The project stalled while the government’s two lead researchers -- Dr. Lance A. Liotta of the National Cancer Institute and Emanuel F. “Chip” Petricoin III of the Food and Drug Administration -- signed on as paid consultants with a rival of Correlogic named Biospect Inc.

Both companies were seeking ways to diagnose diseases, including ovarian cancer, by developing systems that could recognize patterns of proteins in the blood. In order to verify whether such systems would work, both companies were seeking samples of blood from patients.

Correlogic, which was working with the NIH on its product, complained in mid-2003 about Liotta’s deal with Biospect. But senior officials at the National Cancer Institute allowed Liotta to continue as a leader of the government’s ovarian cancer collaboration with Correlogic and as a paid consultant to Biospect. An administrator said that he saw no reason to believe that Liotta’s consulting was overlapping with his government work. Similarly, Petricoin had received permission from the FDA to enter into the paid arrangement with Biospect.

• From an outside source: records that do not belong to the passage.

**src/rtl/eq_gain_ctrl.sv**
```systemverilog
// Gain-command sequencer for the equalizer's serial gain-load port (eq_rst/gainwe/gainset).
// Optional shadow-gain replay after every equalizer reset is enabled by defining EQ_RELOAD_EN.
module eq_gain_ctrl #(
  parameter int              NBANDS     = 10,
  parameter int              BAND_W     = 4,
  parameter int              GAIN_W     = 8,
  parameter int              RST_CYCLES = 16,
  parameter logic [GAIN_W-1:0] GAIN_DEF = 8'h80
) (
  input  logic              sys_clk,
  input  logic              sys_rst,
  input  logic              init_req,
  input  logic              cmd_valid,
  output logic              cmd_ready,
  input  logic [BAND_W-1:0] cmd_band,
  input  logic [GAIN_W-1:0] cmd_gain,
  output logic              eq_rst,
  output logic              gainwe,
  output logic              gainset,
  output logic              busy,
  output logic              done,
  output logic              err
);

  localparam int FRAME = BAND_W + GAIN_W;
  localparam int BIT_W = $clog2(FRAME);
  localparam int CNT_W = (RST_CYCLES > 1) ? $clog2(RST_CYCLES) : 1;
  localparam logic [BIT_W-1:0]  LAST_BIT  = BIT_W'(FRAME - 1);
  localparam logic [CNT_W-1:0]  LAST_CNT  = CNT_W'(RST_CYCLES - 1);
  localparam logic [BAND_W:0]   BAND_LIM  = (BAND_W + 1)'(NBANDS);
  localparam logic [BAND_W-1:0] LAST_BAND = BAND_W'(NBANDS - 1);

  if (RST_CYCLES < 1 || FRAME < 2 || NBANDS < 1 || NBANDS > (1 << BAND_W) ||
      $bits(GAIN_DEF) != GAIN_W) begin : g_param_check
    $error("eq_gain_ctrl: invalid parameter set");
  end

`ifdef EQ_RELOAD_EN
  typedef enum logic [2:0] {S_RSTEQ, S_RELOAD, S_IDLE, S_SHIFT, S_GAP} state_t;
`else
  typedef enum logic [1:0] {S_RSTEQ, S_IDLE, S_SHIFT, S_GAP} state_t;
`endif

  state_t            state_reg, state_next;
  logic [CNT_W-1:0]  rst_cnt_reg, rst_cnt_next;
  logic [BIT_W-1:0]  bit_cnt_reg, bit_cnt_next;
  logic [FRAME-1:0]  shift_reg, shift_next;
  logic              pend_reg, pend_next;
  logic              eq_rst_reg, eq_rst_next;
  logic              gainwe_reg, gainwe_next;
  logic              gainset_reg, gainset_next;
  logic              ready_reg, ready_next;
  logic              busy_reg, busy_next;
  logic              done_reg, done_next;
  logic              err_reg, err_next;
  logic              accept, band_ok, load_frame, mid_reload;
  logic [FRAME-1:0]  frame_word;

  // init_req masks the handshake combinationally so it always wins over a same-cycle command
  assign cmd_ready = ready_reg & ~init_req;
  assign accept    = cmd_valid & cmd_ready;
  assign band_ok   = {1'b0, cmd_band} < BAND_LIM;

`ifdef EQ_RELOAD_EN
  logic [GAIN_W-1:0] shadow_rd [NBANDS];
  logic [BAND_W-1:0] reload_idx_reg, reload_idx_next;
  logic              reload_act_reg, reload_act_next;

  genvar gi;
  for (gi = 0; gi < NBANDS; gi++) begin : g_shadow
    logic [GAIN_W-1:0] gain_reg;
    always_ff @(posedge sys_clk) begin
      if (sys_rst)
        gain_reg <= GAIN_DEF;
      else if (accept && band_ok && cmd_band == BAND_W'(gi))
        gain_reg <= cmd_gain;
    end
    assign shadow_rd[gi] = gain_reg;
  end

  assign mid_reload = reload_act_reg && (reload_idx_reg != LAST_BAND);
`else
  assign mid_reload = 1'b0;
`endif

  always_ff @(posedge sys_clk) begin
    if (sys_rst) begin
      state_reg   <= S_RSTEQ;
      rst_cnt_reg <= '0;
      bit_cnt_reg <= '0;
      shift_reg   <= '0;
      pend_reg    <= 1'b0;
      eq_rst_reg  <= 1'b1;
      gainwe_reg  <= 1'b0;
      gainset_reg <= 1'b0;
      ready_reg   <= 1'b0;
      busy_reg    <= 1'b1;
      done_reg    <= 1'b0;
      err_reg     <= 1'b0;
`ifdef EQ_RELOAD_EN
      reload_idx_reg <= '0;
      reload_act_reg <= 1'b0;
`endif
    end else begin
      state_reg   <= state_next;
      rst_cnt_reg <= rst_cnt_next;
      bit_cnt_reg <= bit_cnt_next;
      shift_reg   <= shift_next;
      pend_reg    <= pend_next;
      eq_rst_reg  <= eq_rst_next;
      gainwe_reg  <= gainwe_next;
      gainset_reg <= gainset_next;
      ready_reg   <= ready_next;
      busy_reg    <= busy_next;
      done_reg    <= done_next;
      err_reg     <= err_next;
`ifdef EQ_RELOAD_EN
      reload_idx_reg <= reload_idx_next;
      reload_act_reg <= reload_act_next;
`endif
    end
  end

  always_comb begin
    state_next   = state_reg;
    rst_cnt_next = rst_cnt_reg;
    bit_cnt_next = bit_cnt_reg;
    shift_next   = shift_reg;
    pend_next    = pend_reg;
    load_frame   = 1'b0;
    frame_word   = {cmd_band, cmd_gain};
`ifdef EQ_RELOAD_EN
    reload_idx_next = reload_idx_reg;
    reload_act_next = reload_act_reg;
`endif
    case (state_reg)
      S_RSTEQ: begin
        if (init_req) begin
          rst_cnt_next = '0;
        end else if (rst_cnt_reg == LAST_CNT) begin
          rst_cnt_next = '0;
`ifdef EQ_RELOAD_EN
          state_next      = S_RELOAD;
          reload_act_next = 1'b1;
          reload_idx_next = '0;
`else
          state_next = S_IDLE;
`endif
        end else begin
          rst_cnt_next = rst_cnt_reg + CNT_W'(1);
        end
      end
`ifdef EQ_RELOAD_EN
      S_RELOAD: begin
        frame_word = {reload_idx_reg, shadow_rd[reload_idx_reg]};
        load_frame = 1'b1;
        state_next = S_SHIFT;
        pend_next  = pend_reg | init_req;
      end
`endif
      S_IDLE: begin
        if (init_req) begin
          state_next = S_RSTEQ;
        end else if (accept && band_ok) begin
          load_frame = 1'b1;
          state_next = S_SHIFT;
        end
      end
      S_SHIFT: begin
        pend_next = pend_reg | init_req;
        if (bit_cnt_reg == LAST_BIT) begin
          state_next = S_GAP;
        end else begin
          bit_cnt_next = bit_cnt_reg + BIT_W'(1);
          // rotate so the register keeps every bit live; the MSB is always the bit on the wire
          shift_next   = {shift_reg[FRAME-2:0], shift_reg[FRAME-1]};
        end
      end
      S_GAP: begin
        if (pend_reg || init_req) begin
          state_next = S_RSTEQ;
          pend_next  = 1'b0;
`ifdef EQ_RELOAD_EN
          reload_act_next = 1'b0;
        end else if (mid_reload) begin
          state_next      = S_RELOAD;
          reload_idx_next = reload_idx_reg + BAND_W'(1);
`endif
        end else begin
          state_next = S_IDLE;
`ifdef EQ_RELOAD_EN
          reload_act_next = 1'b0;
`endif
        end
      end
      default: state_next = S_RSTEQ;
    endcase
    if (load_frame) begin
      shift_next   = frame_word;
      bit_cnt_next = '0;
    end
  end

  always_comb begin
    eq_rst_next  = (state_next == S_RSTEQ);
    gainwe_next  = (state_next == S_SHIFT);
    gainset_next = gainwe_next & shift_next[FRAME-1];
    busy_next    = (state_next != S_IDLE);
    ready_next   = (state_next == S_IDLE);
    done_next    = (state_reg == S_SHIFT) && (state_next == S_GAP) && !mid_reload;
    err_next     = accept && !band_ok;
  end

  assign eq_rst  = eq_rst_reg;
  assign gainwe  = gainwe_reg;
  assign gainset = gainset_reg;
  assign busy    = busy_reg;
  assign done    = done_reg;
  assign err     = err_reg;

endmodule

```
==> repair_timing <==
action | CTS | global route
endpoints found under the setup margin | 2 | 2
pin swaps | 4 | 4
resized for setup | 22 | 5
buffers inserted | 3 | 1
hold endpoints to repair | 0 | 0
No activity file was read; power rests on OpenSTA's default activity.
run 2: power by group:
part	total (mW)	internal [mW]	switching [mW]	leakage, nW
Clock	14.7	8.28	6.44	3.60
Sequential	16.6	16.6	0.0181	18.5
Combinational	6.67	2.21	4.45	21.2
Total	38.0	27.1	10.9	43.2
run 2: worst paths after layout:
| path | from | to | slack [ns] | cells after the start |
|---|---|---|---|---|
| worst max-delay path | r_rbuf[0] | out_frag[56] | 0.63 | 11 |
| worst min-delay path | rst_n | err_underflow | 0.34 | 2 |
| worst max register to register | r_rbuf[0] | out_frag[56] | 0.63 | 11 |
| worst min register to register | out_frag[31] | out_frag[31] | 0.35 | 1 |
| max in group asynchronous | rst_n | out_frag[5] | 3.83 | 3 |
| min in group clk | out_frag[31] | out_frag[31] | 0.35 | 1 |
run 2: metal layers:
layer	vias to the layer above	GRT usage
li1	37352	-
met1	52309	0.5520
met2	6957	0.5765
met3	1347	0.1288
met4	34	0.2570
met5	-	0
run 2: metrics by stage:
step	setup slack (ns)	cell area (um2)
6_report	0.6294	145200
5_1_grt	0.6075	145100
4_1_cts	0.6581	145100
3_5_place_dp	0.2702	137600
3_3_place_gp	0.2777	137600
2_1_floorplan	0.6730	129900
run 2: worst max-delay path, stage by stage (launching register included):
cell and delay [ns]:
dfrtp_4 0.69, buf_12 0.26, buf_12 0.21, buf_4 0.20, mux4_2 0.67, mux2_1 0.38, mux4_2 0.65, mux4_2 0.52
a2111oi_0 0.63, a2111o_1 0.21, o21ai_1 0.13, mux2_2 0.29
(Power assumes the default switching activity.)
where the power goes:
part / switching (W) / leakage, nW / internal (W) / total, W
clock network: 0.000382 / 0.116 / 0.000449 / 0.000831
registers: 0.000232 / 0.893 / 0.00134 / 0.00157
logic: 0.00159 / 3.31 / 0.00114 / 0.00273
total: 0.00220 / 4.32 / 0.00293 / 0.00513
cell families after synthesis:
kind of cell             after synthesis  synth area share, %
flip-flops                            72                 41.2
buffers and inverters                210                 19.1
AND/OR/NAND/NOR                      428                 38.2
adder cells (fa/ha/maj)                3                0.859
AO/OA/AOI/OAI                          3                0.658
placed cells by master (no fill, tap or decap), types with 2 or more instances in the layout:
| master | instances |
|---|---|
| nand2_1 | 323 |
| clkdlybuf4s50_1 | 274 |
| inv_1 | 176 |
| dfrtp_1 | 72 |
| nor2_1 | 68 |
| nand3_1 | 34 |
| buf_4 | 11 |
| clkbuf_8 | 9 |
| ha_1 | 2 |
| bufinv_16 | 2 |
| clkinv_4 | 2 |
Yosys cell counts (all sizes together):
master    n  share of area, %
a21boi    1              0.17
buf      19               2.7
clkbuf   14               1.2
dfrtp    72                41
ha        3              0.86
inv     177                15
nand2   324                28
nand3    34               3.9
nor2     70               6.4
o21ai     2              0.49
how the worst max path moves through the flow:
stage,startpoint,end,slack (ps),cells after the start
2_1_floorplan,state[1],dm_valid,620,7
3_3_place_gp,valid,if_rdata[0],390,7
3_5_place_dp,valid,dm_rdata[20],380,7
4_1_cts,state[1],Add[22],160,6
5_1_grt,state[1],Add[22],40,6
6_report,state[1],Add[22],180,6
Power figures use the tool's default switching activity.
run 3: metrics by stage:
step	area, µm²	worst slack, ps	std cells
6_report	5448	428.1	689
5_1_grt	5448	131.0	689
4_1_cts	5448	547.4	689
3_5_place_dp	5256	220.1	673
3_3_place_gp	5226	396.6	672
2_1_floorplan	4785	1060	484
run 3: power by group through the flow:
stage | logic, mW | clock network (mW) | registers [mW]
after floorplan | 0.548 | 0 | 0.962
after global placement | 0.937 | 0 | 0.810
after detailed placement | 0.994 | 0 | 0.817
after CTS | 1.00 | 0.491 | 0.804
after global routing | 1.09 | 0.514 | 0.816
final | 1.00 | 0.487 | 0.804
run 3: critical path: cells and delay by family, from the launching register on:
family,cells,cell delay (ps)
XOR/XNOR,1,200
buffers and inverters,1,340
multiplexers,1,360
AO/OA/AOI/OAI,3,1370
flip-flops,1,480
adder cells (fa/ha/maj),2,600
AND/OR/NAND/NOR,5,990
[src/rtl/fetch_addr_chk.sv]
// Alignment and instruction-memory range check for one address.
// Used for both the current pc and the winning redirect target.
module fetch_addr_chk
    import fetch_ctrl_pkg::*;
#(
    parameter logic [ADDR_W-1:0] BASE  = RESET_PC_DEF,
    parameter int                WORDS = IM_WORDS_DEF
) (
    input  logic [ADDR_W-1:0] addr,
    output logic              ok
);

    logic [CHK_W-1:0] ext;
    logic [CHK_W-1:0] lim;
    logic             aligned;
    logic             in_range;

    assign ext      = {1'b0, addr};
    assign lim      = im_limit(BASE, WORDS);
    assign aligned  = (addr[1:0] == 2'b00);
    assign in_range = (addr >= BASE) && (ext < lim);
    assign ok       = aligned && in_range;

endmodule
$ cat config.mk
export PLATFORM = sky130hd
export DESIGN_NAME = traffic_light_ctrl
export DESIGN_NICKNAME = d
export VERILOG_FILES = /design/src/rtl/traffic_light_ctrl.sv
export SDC_FILE = /design/constraint.sdc
export NUM_CORES = 1
export LEC_CHECK = 0
export ABC_AREA = 1
export CAP_MARGIN = 30
export CELL_PAD_IN_SITES_DETAIL_PLACEMENT = 0
export CELL_PAD_IN_SITES_GLOBAL_PLACEMENT = 2
export CORE_MARGIN = 4
export CORE_UTILIZATION = 25
export CTS_BUF_LIST = sky130_fd_sc_hd__clkbuf_4
export DETAILED_ROUTE_END_ITERATION = 12
export PLACE_DENSITY_LB_ADDON = 0.1
export SETUP_SLACK_MARGIN = 0.02
export SLEW_MARGIN = 20
export SYNTH_ARGS = -nofsm -noshare
export SYNTH_HDL_FRONTEND = slang
export SYNTH_SLANG_ARGS = --single-unit
export TNS_END_PERCENT = 30
$ cat constraint.sdc
create_clock -name clk -period 1.5 [get_ports clk]
set_input_delay 0.45 -clock clk [delete_from_list [all_inputs] [get_ports clk]]
set_output_delay 0.45 -clock clk [all_outputs]
set_load 0.03 [all_outputs]
$ cat src/rtl/traffic_light_ctrl.sv
// Traffic light controller: drives main/side lamps from traffic-timer expiry flags, with a watchdog fault state.
// Optional ALL_RED_EN macro inserts all-red clearance states (AR1, AR2) between the yellow and green phases.
module traffic_light_ctrl #(
  parameter int TIMEOUT    = 64,
  parameter int FLASH_DIV  = 4,
  parameter int ALLRED_CYC = 2
) (
  input  logic       clk,
  input  logic       rst,
  input  logic       car,
  input  logic       tMG,
  input  logic       tMY,
  input  logic       tSG,
  input  logic       tSY,
  output logic       start,
  output logic       MR,
  output logic       MY,
  output logic       MG,
  output logic       SR,
  output logic       SY,
  output logic       SG,
  output logic [2:0] state,
  output logic       fault
);

  // Timer handshake: start pulses for one cycle on every timed-state entry;
  // the timer's level flags are honoured only from the cycle after that pulse.
  typedef enum logic [2:0] {
    S_MGRN  = 3'd0,
    S_MYEL  = 3'd1,
    S_SGRN  = 3'd2,
    S_SYEL  = 3'd3,
    S_AR1   = 3'd4,
    S_AR2   = 3'd5,
    S_FAULT = 3'd7
  } state_t;

  if (TIMEOUT < 8 || TIMEOUT > 65535 || FLASH_DIV < 1 || ALLRED_CYC < 1) begin : g_param_check
    $error("traffic_light_ctrl: parameter out of range");
  end

  state_t      cur;
  state_t      nxt;
  logic        adv;
  logic        cnt;
  logic [15:0] wd;
  logic [15:0] flash_cnt;
`ifdef ALL_RED_EN
  logic [15:0] ar_cnt;
`endif

  assign state = cur;

  // Lamp order: {MR, MY, MG, SR, SY, SG}
  function automatic logic [5:0] lamps_of(input state_t s);
    case (s)
      S_MGRN:  return 6'b001100;
      S_MYEL:  return 6'b010100;
      S_SGRN:  return 6'b100001;
      S_SYEL:  return 6'b100010;
      default: return 6'b100100;
    endcase
  endfunction

  always_comb begin
    adv = 1'b0;
    cnt = 1'b0;
    nxt = cur;
    case (cur)
      S_MGRN: begin
        cnt = !tMG;
        adv = !start && tMG && car;
        nxt = S_MYEL;
      end
      S_MYEL: begin
        cnt = 1'b1;
        adv = !start && tMY;
`ifdef ALL_RED_EN
        nxt = S_AR1;
`else
        nxt = S_SGRN;
`endif
      end
      S_SGRN: begin
        cnt = 1'b1;
        adv = !start && (tSG || !car);
        nxt = S_SYEL;
      end
      S_SYEL: begin
        cnt = 1'b1;
        adv = !start && tSY;
`ifdef ALL_RED_EN
        nxt = S_AR2;
`else
        nxt = S_MGRN;
`endif
      end
`ifdef ALL_RED_EN
      S_AR1: begin
        adv = (ar_cnt == 16'(ALLRED_CYC - 1));
        nxt = S_SGRN;
      end
      S_AR2: begin
        adv = (ar_cnt == 16'(ALLRED_CYC - 1));
        nxt = S_MGRN;
      end
`endif
      default: begin
        adv = 1'b0;
      end
    endcase
  end

  always_ff @(posedge clk or posedge rst) begin
    if (rst) begin
      cur                      <= S_MGRN;
      {MR, MY, MG, SR, SY, SG} <= 6'b001100;
      start                    <= 1'b1;
      fault                    <= 1'b0;
      wd                       <= '0;
      flash_cnt                <= '0;
`ifdef ALL_RED_EN
      ar_cnt                   <= '0;
`endif
    end else begin
      start <= 1'b0;
      if (cur == S_FAULT) begin
        if (flash_cnt == 16'(FLASH_DIV - 1)) begin
          flash_cnt <= '0;
          MR        <= !MR;
          SR        <= !SR;
        end else begin
          flash_cnt <= flash_cnt + 16'd1;
        end
      end else if (adv) begin
        // The expected flag takes priority over a watchdog expiring in the same cycle.
        cur                      <= nxt;
        {MR, MY, MG, SR, SY, SG} <= lamps_of(nxt);
        start                    <= (nxt != S_AR1) && (nxt != S_AR2);
        wd                       <= '0;
`ifdef ALL_RED_EN
        ar_cnt                   <= '0;
`endif
      end else if (cnt) begin
        if (wd == 16'(TIMEOUT - 1)) begin
          cur                      <= S_FAULT;
          {MR, MY, MG, SR, SY, SG} <= 6'b100100;
          fault                    <= 1'b1;
          flash_cnt                <= '0;
        end else begin
          wd <= wd + 16'd1;
        end
      end
`ifdef ALL_RED_EN
      else if (cur == S_AR1 || cur == S_AR2) begin
        ar_cnt <= ar_cnt + 16'd1;
      end
`endif
    end
  end

endmodule
File: src/rtl/pe_array_sequencer.sv
// Anti-diagonal wavefront sequencer for a linear Pair-HMM systolic PE array.
// Optional per-step watchdog enabled by defining PE_SEQ_WATCHDOG_EN.
module pe_array_sequencer #(
    parameter int NUM_PE      = 8,
    parameter int LEN_W       = 8,
    parameter int WDOG_CYCLES = 1023
) (
    input  logic              clk,
    input  logic              reset,
    input  logic              start,
    input  logic [LEN_W-1:0]  read_len,
    input  logic [LEN_W-1:0]  hap_len,
    input  logic [NUM_PE-1:0] pe_done,
    input  logic [NUM_PE-1:0] pe_stall,
    input  logic              out_ready,
    output logic [NUM_PE-1:0] pe_enable,
    output logic [NUM_PE-1:0] set_tb_special,
    output logic              advance,
    output logic              global_stall,
    output logic [LEN_W-1:0]  hap_idx,
    output logic              result_valid,
    output logic [LEN_W-1:0]  result_col,
    output logic              busy,
    output logic              job_done,
    output logic              error
);

    // One extra bit so the last step index R+H-2 never wraps.
    localparam int SW = LEN_W + 1;

    typedef enum logic [1:0] {
        IDLE,
        RUN,
        ADV,
        DONE
    } state_t;

    state_t             state_q, state_d;
    logic [SW-1:0]      step_q, step_d;
    logic [LEN_W-1:0]   rlen_q, rlen_d;
    logic [LEN_W-1:0]   hlen_q, hlen_d;
    logic               error_q, error_d;

    logic [NUM_PE-1:0]  active_mask;
    logic               in_step;
    logic               all_done;
    logic               last_active;
    logic [SW-1:0]      last_step_idx;

`ifdef PE_SEQ_WATCHDOG_EN
    localparam int WDOG_W = $clog2(WDOG_CYCLES + 1);
    logic [WDOG_W-1:0]  wdog_q, wdog_d;
`else
    logic               unused_pe_stall;
    assign unused_pe_stall = ^{pe_stall, 32'(WDOG_CYCLES)};
`endif

    always_comb begin
        active_mask = '0;
        for (int k = 0; k < NUM_PE; k++) begin
            active_mask[k] = (SW'(k) < {1'b0, rlen_q}) &&
                             (step_q >= SW'(k)) &&
                             ((step_q - SW'(k)) < {1'b0, hlen_q});
        end
    end

    assign in_step   = (state_q == RUN) || (state_q == ADV);
    assign pe_enable = in_step ? active_mask : '0;

    always_comb begin
        set_tb_special = '0;
        last_active    = 1'b0;
        for (int k = 0; k < NUM_PE; k++) begin
            set_tb_special[k] = pe_enable[k] && (step_q == SW'(k));
            if ({1'b0, rlen_q} == SW'(k + 1)) begin
                last_active = pe_enable[k];
            end
        end
    end

    assign all_done      = ((pe_done & pe_enable) == pe_enable) && (|pe_enable);
    assign last_step_idx = {1'b0, rlen_q} + {1'b0, hlen_q} - SW'(2);

    assign hap_idx      = (in_step && (step_q < {1'b0, hlen_q})) ? step_q[LEN_W-1:0] : '0;
    assign advance      = (state_q == ADV);
    assign result_valid = advance && last_active;
    assign result_col   = result_valid ? (step_q[LEN_W-1:0] - rlen_q + LEN_W'(1)) : '0;
    assign busy         = in_step;
    assign job_done     = (state_q == DONE);
    assign error        = error_q;

    // pe_stall never freezes the array; only a blocked last-row result does.
    assign global_stall = (state_q == RUN) && all_done && last_active && !out_ready;

    always_comb begin
        state_d = state_q;
        step_d  = step_q;
        rlen_d  = rlen_q;
        hlen_d  = hlen_q;
        error_d = 1'b0;
`ifdef PE_SEQ_WATCHDOG_EN
        wdog_d  = (state_q == RUN) ? wdog_q : '0;
`endif
        case (state_q)
            IDLE: begin
                if (start) begin
                    if ((read_len == '0) || (hap_len == '0) ||
                        ({1'b0, read_len} > SW'(NUM_PE))) begin
                        error_d = 1'b1;
                    end else begin
                        rlen_d  = read_len;
                        hlen_d  = hap_len;
                        step_d  = '0;
                        state_d = RUN;
                    end
                end
            end
            RUN: begin
                if (all_done) begin
                    if (!last_active || out_ready) begin
                        state_d = ADV;
                    end
                end
`ifdef PE_SEQ_WATCHDOG_EN
                else if (!(|pe_stall)) begin
                    if (int'(wdog_q) >= WDOG_CYCLES - 1) begin
                        error_d = 1'b1;
                        state_d = IDLE;
                    end else begin
                        wdog_d = wdog_q + WDOG_W'(1);
                    end
                end
`endif
            end
            ADV: begin
                if (step_q == last_step_idx) begin
                    state_d = DONE;
                end else begin
                    step_d  = step_q + SW'(1);
                    state_d = RUN;
                end
            end
            default: begin
                state_d = IDLE;
            end
        endcase
    end

    always_ff @(posedge clk) begin
        if (reset) begin
            state_q <= IDLE;
            step_q  <= '0;
            rlen_q  <= '0;
            hlen_q  <= '0;
            error_q <= 1'b0;
`ifdef PE_SEQ_WATCHDOG_EN
            wdog_q  <= '0;
`endif
        end else begin
            state_q <= state_d;
            step_q  <= step_d;
            rlen_q  <= rlen_d;
            hlen_q  <= hlen_d;
            error_q <= error_d;
`ifdef PE_SEQ_WATCHDOG_EN
            wdog_q  <= wdog_d;
`endif
        end
    end

endmodule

Interviews and government and company records examined by the Los Angeles Times show that Liotta and Petricoin shared information with Biospect executives about their work with Correlogic, sometimes consulting with Biospect directly from their government offices.

Liotta and Petricoin declined through an attorney to be interviewed for this article. The attorney, Charles J. Morton Jr., said that both men had performed their government duties diligently and properly and had shared no information that was confidential. Any delay in developing an ovarian cancer test, Morton said, was not the fault of Liotta or Petricoin.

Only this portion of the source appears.